South African singer-songwriter (1971–2021)

Theuns Jordaan (10 January 1971 – 17 November 2021) was a South African singer-songwriter.

==Biography==
Jordaan was born on 10 January 1971 on a Karoo farm near Venterstad in the Eastern Cape. While studying industrial psychology at the University of Stellenbosch, he had his first performance on 21 October 1992 at a local bar called The Terrace. He started composing his own lyrics, resulting in five songs of his debut album, Vreemde Stad. Theuns attended Volkskool High School in Graaff-Reinet in the Eastern Cape. While at school, Std 9 and matric he played music and sang to local patrons at a pizza restaurant/ pub called Trail in.

After he completed his studies, Jordaan spent a year as an entrepreneur. In October 1998, he moved from the Cape to Pretoria and, after gaining popularity in the city, recorded his debut album, Vreemde Stad, in Stellenbosch. This album was released in 2000 at the Klein Karoo Nasionale Kunstefees in Oudtshoorn. EMI released Vreemde Stad shortly afterwards, and the album surpassed triple platinum status (150,000 copies) in July 2003.

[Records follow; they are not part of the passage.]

This is an optimization exercise on Yosys and OpenROAD, whose aim is small area, not a production implementation.
At most, simulation tests tie the RTL to the original design; equivalence was not proved.
Power figures rest on the tool's default switching activity, not on a simulated workload.

Design sdm_bank, start of the top module:
module sdm_bank #(
    parameter NCH = 4
) (
    input  wire              clk,
    input  wire              rst,
    input  wire              sdm_stb,
    input  wire [NCH-1:0]    sdm_dat,
    input  wire              cfg_we,
    input  wire [1:0]        cfg_ch,
    input  wire [1:0]        cfg_addr,
    input  wire [31:0]       cfg_wdata,
    output wire [NCH-1:0]    dat_valid,
    output wire [32*NCH-1:0] dat_word,
    output wire [NCH-1:0]    cmp_valid,
    output wire [16*NCH-1:0] cmp_value,
    output wire [NCH-1:0]    cmp_above,
    output wire [NCH-1:0]    cmp_below,
    output wire [NCH-1:0]    ovr,
    output wire [NCH-1:0]    active
);
Size: about 260 I/O pins, ~0.070 mm^2 of cells after synthesis.
clock: 12.0 ns
lec_check: 0
abc_area: 1
cap_margin: 20
core_margin: 2
core_utilization: 55
cts_buf_list: sky130_fd_sc_hd__clkbuf_4
place_density: 0.7
slew_margin: 20
standard.sh (not shown) runs the stock make flow with config.mk's settings and CLKGATE_MAP_FILE= SYNTH_SCRIPT=/design/flow/synth_recipe.tcl, a recipe that flattens the netlist after the stock synthesis.
==> flow/flow/run.sh <==
#!/bin/bash
# Standard layout, with the smallest buffer on the ports and clock tree
# synthesis with larger sink clusters and no dummy loads.
set -euo pipefail
export BUFFER_PORTS_ARGS="-buffer_cell sky130_fd_sc_hd__buf_1"
export CTS_ARGS="-sink_clustering_enable -repair_clock_nets -dont_use_dummy_load -buf_list sky130_fd_sc_hd__clkbuf_8 -sink_clustering_size 14 -sink_clustering_max_diameter 60"
bash standard.sh > standard.log 2>&1
The first run finished with timing, DRC and antenna clean.
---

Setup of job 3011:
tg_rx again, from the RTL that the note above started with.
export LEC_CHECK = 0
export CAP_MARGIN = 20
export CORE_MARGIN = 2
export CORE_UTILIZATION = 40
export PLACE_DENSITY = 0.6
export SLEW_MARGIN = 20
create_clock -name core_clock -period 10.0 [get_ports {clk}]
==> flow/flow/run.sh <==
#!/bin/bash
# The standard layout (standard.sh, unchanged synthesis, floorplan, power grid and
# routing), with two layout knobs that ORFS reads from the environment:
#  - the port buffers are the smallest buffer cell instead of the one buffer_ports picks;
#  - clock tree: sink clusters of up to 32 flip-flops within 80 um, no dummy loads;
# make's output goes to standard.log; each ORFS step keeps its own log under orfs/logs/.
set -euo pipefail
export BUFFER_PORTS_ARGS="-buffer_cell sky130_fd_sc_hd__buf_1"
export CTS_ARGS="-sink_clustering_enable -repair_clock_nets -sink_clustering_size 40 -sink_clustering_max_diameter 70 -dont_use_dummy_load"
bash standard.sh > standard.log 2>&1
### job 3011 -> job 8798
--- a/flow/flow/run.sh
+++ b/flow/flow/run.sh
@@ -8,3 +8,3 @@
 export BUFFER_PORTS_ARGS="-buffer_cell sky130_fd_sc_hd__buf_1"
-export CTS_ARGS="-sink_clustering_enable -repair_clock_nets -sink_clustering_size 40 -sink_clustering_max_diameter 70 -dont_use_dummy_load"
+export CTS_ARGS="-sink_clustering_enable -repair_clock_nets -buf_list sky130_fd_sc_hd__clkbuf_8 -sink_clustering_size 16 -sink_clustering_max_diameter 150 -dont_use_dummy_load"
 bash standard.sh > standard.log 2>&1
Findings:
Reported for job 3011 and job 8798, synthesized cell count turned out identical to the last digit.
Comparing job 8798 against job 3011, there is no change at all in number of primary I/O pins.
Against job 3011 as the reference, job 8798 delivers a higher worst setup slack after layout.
Context: an optimization exercise on an open-source flow, tuned for small area. The choices shown serve that exercise and are no tape-out recipe.
Only simulation tests tie the RTL to the original design; equivalence was not proved.
Power is estimated from default activity; no workload was simulated.

Setup of tundra:
==> flow/design.v <==
module hx_gen_chain (
    input  wire               clk,
    input  wire               rst,           
    input  wire               cfg_load,      
    input  wire [1:0]         cfg_order,     
    input  wire [3:0]         cfg_rate,      
    input  wire               mod_valid,
    input  wire signed [3:0]  mod_in,
    output wire               fine_valid,
    output wire signed [73:0] fine_data,
    output wire               fine_h,
    output wire               fine_o,
    output wire               coarse_valid,
    output wire signed [10:0] coarse_data,
    output wire               coarse_o
);
    localparam W  = 74;
    localparam ND = 5;                     
    localparam DW = 15;                    
    reg [1:0] order_q;
    reg [3:0] rate_q;
    wire      cfg_ok = (cfg_order != 2'd3) && (cfg_rate <= 4'd10);
    wire      clear  = rst || (cfg_load && cfg_ok);
    always @(posedge clk) begin
        if (rst) begin
            order_q <= 2'd0;
            rate_q  <= 4'd7;
        end else if (cfg_load && cfg_ok) begin
            order_q <= cfg_order;
            rate_q  <= cfg_rate;
        end
    end
    wire [2:0]  n_ord  = {1'b0, order_q} + 3'd3;
    wire [13:0] r_mask;                                                  
    genvar mb;
    generate
        for (mb = 0; mb < 14; mb = mb + 1) begin : msk
            if (mb < 4) begin : lo
                assign r_mask[mb] = 1'b1;
            end else begin : hi
                assign r_mask[mb] = (rate_q >= mb - 3);
            end
        end
    endgenerate
    reg [13:0] phase;      
    reg [3:0]  run_len;    
    reg        run_neg;    
    reg [2:0]  age;        
    reg        pos_ok;     
    reg [2:0]  nblk;       
    reg        c_ovl;      
    wire is_pos = (mod_in == 4'sd7);
    wire is_neg = (mod_in == -4'sd8);
    wire is_ext = is_pos || is_neg;
    wire [3:0] run_next = !is_ext                                 ? 4'd0 :
                          (run_len != 4'd0 && run_neg == is_neg) ?
                              (run_len == 4'd8 ? 4'd8 : run_len + 4'd1) : 4'd1;
    wire ovl_now  = run_next[3];
    wire [13:0] pm      = phase & r_mask;        
    wire pm_hi0         = ~|pm[13:1];
    wire blk_first      = pm_hi0 & ~pm[0];
    wire pm_one         = pm_hi0 & pm[0];
    wire blk_last       = &(phase | ~r_mask);
    wire pos_ge_n       = (|pm[13:3]) || (pm[2:0] >= n_ord - 3'd1);
    wire [3:0] cpos     = phase[3:0];
    always @(posedge clk) begin
        if (clear) begin
            phase   <= 14'd0;
            run_len <= 4'd0;
            run_neg <= 1'b0;
            age     <= 3'd7;
            pos_ok  <= 1'b0;
            nblk    <= 3'd0;
            c_ovl   <= 1'b0;
        end else if (mod_valid) begin
            phase   <= phase + 14'd1;
            run_len <= run_next;
            run_neg <= is_neg;
            if (ovl_now) begin
                age    <= 3'd0;
                pos_ok <= pos_ge_n;
            end else if (blk_first && age != 3'd7) begin
                age    <= age + 3'd1;
            end
            if (blk_last && nblk != 3'd7)
                nblk <= nblk + 3'd1;
            c_ovl   <= ovl_now || (c_ovl && cpos != 4'd0);
        end
    end
    assign fine_h   = (nblk < n_ord);
    assign fine_o   = (age <= n_ord - 3'd2) || (age == n_ord - 3'd1 && pos_ok);
    assign coarse_o = c_ovl;
    reg [2:0] q;           
    reg [1:0] cq;          
    reg       zf;          
    reg [3:0] xr;          
    reg       pend;        
    reg       ip;          
    reg       pfirst;      
    reg       plast;       
    reg       yhold;       
    reg [1:0] ucnt;        
    reg [3:0] idone;       
    wire zero  = zf;
    wire q_n1  = (q == n_ord - 3'd1);                         
    wire q_n   = (q == ((n_ord == 3'd5) ? 3'd0 : n_ord));     
    wire st1   = pend && !yhold && (q == 3'd0);
    wire at_n  = ip && q_n1;
    wire trig  = plast && at_n;
    wire dump  = pfirst && at_n;
    wire ustart = yhold && q_n && (cq == 2'd1 - n_ord[1:0]);  
    wire urest = (ucnt != 2'd0);
    wire inj   = !ip && q_n1 && !idone[cq];
    reg       xsg;         
    always @(posedge clk) begin
        if (mod_valid)
            xr <= mod_in;
        if (st1)
            xsg <= xr[3];
    end
    always @(posedge clk) begin
        if (clear)
            q  <= 3'd0;
        else
            q  <= (q == 3'd4) ? 3'd0 : q + 3'd1;
        if (rst)
            cq <= 2'd0;
        else
            cq <= cq + 2'd1;
    end
    always @(posedge clk) begin
        if (clear) begin
            zf     <= 1'b1;
            pend   <= 1'b0;
            ip     <= 1'b0;
            pfirst <= 1'b0;
            plast  <= 1'b0;
            yhold  <= 1'b0;
            ucnt   <= 2'd0;
            idone  <= 4'hf;
        end else begin
            if (q == 3'd4)
                zf <= 1'b0;
            pend   <= mod_valid || (pend && !st1);
            ip     <= st1 || (ip && q != 3'd4);
            if (st1) begin
                pfirst <= pm_one;
                plast  <= blk_first;
            end else if (trig) begin
                plast  <= 1'b0;
            end
            yhold  <= trig || (yhold && !ustart);
            ucnt   <= ustart ? n_ord[1:0] - 2'd2 : (urest ? ucnt - 2'd1 : 2'd0);
            if (dump)
                idone <= 4'h0;
            else if (inj)
                idone[cq] <= 1'b1;
        end
    end
    localparam NC = 6;
    wire [1:0] iop = st1 ? 2'd3 : ip ? 2'd2 : inj ? 2'd1 : 2'd0;
    wire [1:0] cop = zero ? 2'd3 : ustart ? 2'd2 : urest ? 2'd1 : 2'd0;
    wire [NC-1:0] ctl0 = {iop, dump, cop, trig};
    reg  [NC-1:0] ctl_d [1:ND];
    integer k;
    always @(posedge clk) begin
        ctl_d[1] <= ctl0;
        for (k = 2; k <= ND; k = k + 1)
            ctl_d[k] <= ctl_d[k-1];
        if (clear)                       
            for (k = 1; k <= ND; k = k + 1)
                ctl_d[k][0] <= 1'b0;
    end
    assign fine_valid = ctl_d[ND][0];
    reg  [W-1:0] ir0, ir1, ir2, ir3, ir4;      
    reg  [W-1:0] cr0, cr1, cr2, cr3;           
    wire [W-1:0] isum, csum;
    wire [ND-1:0] ico, cco;                    
    wire [W-1:0] xs = {{(W-DW){xsg}}, {(DW-4){xr[3]}}, xr};
    genvar j, b;
    generate
        for (j = 0; j < ND; j = j + 1) begin : dg
            localparam LO = j * DW;
            localparam HI = (j == ND - 1) ? W - 1 : j * DW + DW - 1;
            localparam WD = HI - LO + 1;
            wire [NC-1:0] ctl = (j == 0) ? ctl0 : ctl_d[j];
            wire i_x = (ctl[5:4] == 2'd3), i_r = (ctl[5:4] == 2'd2), i_c = (ctl[5:4] == 2'd1);
            wire c_f = (ctl[2:1] == 2'd2), c_r = (ctl[2:1] == 2'd1), c_z = (ctl[2:1] == 2'd3);
            wire i_z = c_z | ctl[3];
            wire [WD-1:0] ia = i_z ? {WD{1'b0}} : ir0[HI:LO];
            wire [WD-1:0] ib = i_x ? xs[HI:LO] :
                               i_r ? ir4[HI:LO] :
                               i_c ? ~cr0[HI:LO] : {WD{1'b0}};
            wire [WD:0]   ic;
            wire [WD-1:0] ca = c_z ? {WD{1'b0}} : cr0[HI:LO];
            wire [WD-1:0] cb = c_f ? ir4[HI:LO] : (c_r ? cr3[HI:LO] : {WD{1'b0}});
            wire [WD:0]   cc;
            if (j == 0) begin : c0
                assign ic[0] = i_c;
                assign cc[0] = 1'b0;
            end else begin : cj
                reg icr, ccr;
                always @(posedge clk) begin
                    icr <= ico[j-1];
                    ccr <= cco[j-1];
                end
                assign ic[0] = icr;
                assign cc[0] = ccr;
            end
            for (b = 0; b < WD; b = b + 1) begin : bt
                assign isum[LO+b]  = ia[b] ^ ib[b] ^ ic[b];
                assign ic[b+1]     = (ia[b] & ib[b]) | (ia[b] & ic[b]) | (ib[b] & ic[b]);
                assign csum[LO+b]  = ca[b] ^ cb[b] ^ cc[b];
                assign cc[b+1]     = (ca[b] & cb[b]) | (ca[b] & cc[b]) | (cb[b] & cc[b]);
            end
            assign ico[j] = ic[WD];
            assign cco[j] = cc[WD];
        end
    endgenerate
    always @(posedge clk) begin
        ir0 <= ir1;
        ir1 <= ir2;
        ir2 <= ir3;
        ir3 <= ir4;
        ir4 <= isum;
        cr0 <= cr1;
        cr1 <= cr2;
        cr2 <= cr3;
        cr3 <= csum;
    end
    assign fine_data = {ir4[73:60], ir3[59:45], ir2[44:30], ir1[29:15], ir0[14:0]};
    reg [3:0]  wc;
    reg        cvp;
    reg [10:0] cacc;
    wire [3:0] wgt = (cpos ^ {4{cpos[3]}}) + 4'd1;
    always @(posedge clk) begin
        if (clear) begin
            wc   <= 4'd0;
            cvp  <= 1'b0;
            cacc <= 11'd0;
        end else begin
            if (mod_valid) begin
                wc  <= wgt;
                cvp <= (cpos == 4'd15);
            end else begin
                if (wc != 4'd0)
                    wc <= wc - 4'd1;
                if (wc == 4'd0)
                    cvp <= 1'b0;
            end
            if (coarse_valid)
                cacc <= 11'd0;
            else if (wc != 4'd0)
                cacc <= cacc + {{7{xr[3]}}, xr};
        end
    end
    assign coarse_valid = cvp && (wc == 4'd0);
    assign coarse_data  = cacc;
endmodule
Settings: LEC_CHECK=0, CAP_MARGIN=20, CORE_MARGIN=2, CORE_UTILIZATION=75, CTS_BUF_LIST=sky130_fd_sc_hd__clkbuf_8, CTS_CLUSTER_DIAMETER=55, CTS_CLUSTER_SIZE=16, PLACE_DENSITY=0.85, SLEW_MARGIN=20; clock period 10.0 ns.
standard.sh (not shown) runs the stock make flow with config.mk's settings and CLKGATE_MAP_FILE= SYNTH_SCRIPT=/design/flow/synth_recipe.tcl, a recipe that flattens the netlist after the stock synthesis.
==> flow/flow/run.sh <==
#!/bin/bash
# The standard layout (standard.sh), with one change: the buffers that
# buffer_ports puts on every input and output port are the platform's smallest
# buffer cell instead of the one buffer_ports picks by default.
set -euo pipefail
export BUFFER_PORTS_ARGS="-buffer_cell sky130_fd_sc_hd__buf_1"
bash standard.sh > standard_flow.log 2>&1
> inputs changed (tundra -> fjord)
-- flow/design.v --
<<< tundra, line 58
    wire ovl_now  = run_next[3];
    wire [13:0] pm      = phase & r_mask;        
    wire pm_hi0         = ~|pm[13:1];
    wire blk_first      = pm_hi0 & ~pm[0];
    wire pm_one         = pm_hi0 & pm[0];
    wire blk_last       = &(phase | ~r_mask);
    wire pos_ge_n       = (|pm[13:3]) || (pm[2:0] >= n_ord - 3'd1);
>>> fjord, line 58
    wire ovl_now  = run_next[3];
    wire [13:0] pm      = phase & r_mask;        
    wire blk_first      = ~|pm;
    wire blk_last       = &(phase | ~r_mask);
    wire pos_ge_n       = (|pm[13:3]) || (pm[2:0] >= n_ord - 3'd1);
<<< tundra, line 93
    reg [2:0] q;           
    reg [1:0] cq;          
    reg       zf;          
    reg [3:0] xr;          
    reg       pend;        
    reg       ip;          
    reg       pfirst;      
    reg       plast;       
>>> fjord, line 91
    reg [2:0] q;           
    reg [1:0] cq;          
    reg [2:0] zcnt;        
    reg [3:0] xr;          
    reg       pend;        
    reg       ip;          
    reg       dfirst;      
    reg       dlast;       
    reg       pfirst;      
    reg       plast;       
<<< tundra, line 102
    reg [1:0] ucnt;        
    reg [3:0] idone;       
    wire zero  = zf;
    wire q_n1  = (q == n_ord - 3'd1);                         
    wire q_n   = (q == ((n_ord == 3'd5) ? 3'd0 : n_ord));     
>>> fjord, line 102
    reg [1:0] ucnt;        
    reg [3:0] idone;       
    wire zero  = (zcnt != 3'd0);
    wire q_n1  = (q == n_ord - 3'd1);                         
    wire q_n   = (q == ((n_ord == 3'd5) ? 3'd0 : n_ord));     
<<< tundra, line 120
    end
    always @(posedge clk) begin
        if (clear)
            q  <= 3'd0;
        else
            q  <= (q == 3'd4) ? 3'd0 : q + 3'd1;
        if (rst)
            cq <= 2'd0;
        else
            cq <= cq + 2'd1;
    end
    always @(posedge clk) begin
        if (clear) begin
            zf     <= 1'b1;
            pend   <= 1'b0;
            ip     <= 1'b0;
            pfirst <= 1'b0;
            plast  <= 1'b0;
>>> fjord, line 120
    end
    always @(posedge clk) begin
        if (rst) begin
            q  <= 3'd0;
            cq <= 2'd0;
        end else begin
            q  <= (q == 3'd4) ? 3'd0 : q + 3'd1;
            cq <= cq + 2'd1;
        end
    end
    always @(posedge clk) begin
        if (clear) begin
            zcnt   <= 3'd5;
            pend   <= 1'b0;
            ip     <= 1'b0;
            dfirst <= 1'b0;
            dlast  <= 1'b0;
            pfirst <= 1'b0;
            plast  <= 1'b0;
<<< tundra, line 140
            idone  <= 4'hf;
        end else begin
            if (q == 3'd4)
                zf <= 1'b0;
            pend   <= mod_valid || (pend && !st1);
            ip     <= st1 || (ip && q != 3'd4);
            if (st1) begin
                pfirst <= pm_one;
                plast  <= blk_first;
            end else if (trig) begin
                plast  <= 1'b0;
>>> fjord, line 141
            idone  <= 4'hf;
        end else begin
            if (zero)
                zcnt <= zcnt - 3'd1;
            pend   <= mod_valid || (pend && !st1);
            ip     <= st1 || (ip && q != 3'd4);
            if (mod_valid) begin
                dfirst <= blk_first;
                dlast  <= blk_last;
            end
            if (st1) begin
                pfirst <= dfirst;
                plast  <= dlast;
            end else if (trig) begin
                plast  <= 1'b0;
<<< tundra, line 158
        end
    end
    localparam NC = 6;
    wire [1:0] iop = st1 ? 2'd3 : ip ? 2'd2 : inj ? 2'd1 : 2'd0;
    wire [1:0] cop = zero ? 2'd3 : ustart ? 2'd2 : urest ? 2'd1 : 2'd0;
    wire [NC-1:0] ctl0 = {iop, dump, cop, trig};
    reg  [NC-1:0] ctl_d [1:ND];
    integer k;
>>> fjord, line 163
        end
    end
    localparam NC = 8;
    wire [NC-1:0] ctl0 = {st1, ip, inj, zero || dump, ustart, urest, zero, trig};
    reg  [NC-1:0] ctl_d [1:ND];
    integer k;
<<< tundra, line 185
            localparam WD = HI - LO + 1;
            wire [NC-1:0] ctl = (j == 0) ? ctl0 : ctl_d[j];
            wire i_x = (ctl[5:4] == 2'd3), i_r = (ctl[5:4] == 2'd2), i_c = (ctl[5:4] == 2'd1);
            wire c_f = (ctl[2:1] == 2'd2), c_r = (ctl[2:1] == 2'd1), c_z = (ctl[2:1] == 2'd3);
            wire i_z = c_z | ctl[3];
            wire [WD-1:0] ia = i_z ? {WD{1'b0}} : ir0[HI:LO];
            wire [WD-1:0] ib = i_x ? xs[HI:LO] :
>>> fjord, line 188
            localparam WD = HI - LO + 1;
            wire [NC-1:0] ctl = (j == 0) ? ctl0 : ctl_d[j];
            wire i_x = ctl[7], i_r = ctl[6], i_c = ctl[5], i_z = ctl[4];
            wire c_f = ctl[3], c_r = ctl[2], c_z = ctl[1];
            wire [WD-1:0] ia = i_z ? {WD{1'b0}} : ir0[HI:LO];
            wire [WD-1:0] ib = i_x ? xs[HI:LO] :
Findings:
fjord: flow completed, timing, DRC and antenna clean
Changes observed in fjord relative to tundra: final clock period utilization by the worst path decreased by 6.3 points relative to the old numbers, met3 routed wirelength decreased by 39 µm relative to the old numbers.
Between fjord and tundra, data required time at the worst endpoint is lower for fjord, tundra comes in above that.
What fjord reported for non-clock inverter total of the final layout has to be multiplied by 0.855 to get the figure for tundra.
fjord — reported net switching power 0.69% lower, tundra as reference
Status: clock transition at the registers of the reported paths parity (fjord, tundra)

re-timing with driven ports:
In the flow no input, the clock included, has a driving cell. The finished layouts below were timed again as built, in two steps.
Step 1: set_driving_cell puts a clkbuf_16 on clk and a buf_2 on each other input, an assumption about the parent block.
Step 2 times the ports against the registers' clock, not the clock port: input delays grow and output delays shrink by t, the midpoint of the rising clock arrivals with the driver on.
Three values: ideal ports, drivers, drivers and shift; two values: the first two.
run	t, ns	setup WS [ns]	worst setup path after step 2	latest minus earliest clock arrival (ns)
tundra	0.702	1.116 / 1.116 / 1.116	register to register	0.022 / 0.023
fjord	0.679	1.746 / 1.746 / 1.746	register to register	0.024 / 0.024
After both steps every run listed still meets setup and hold.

He launched his second album, Tjailatyd at the Aardklop music festival in 2002, which also sold more than 150,000 records. The South African guitar player, Anton L'Amour, performed with Theuns and was responsible for all the guitar tracks in Vreemde Stad and Tjailatyd.

==Personal life==
Jordaan is said to have a daughter, born in 2009, about whom he found out about months after the birth, and the mother is a Namibian woman.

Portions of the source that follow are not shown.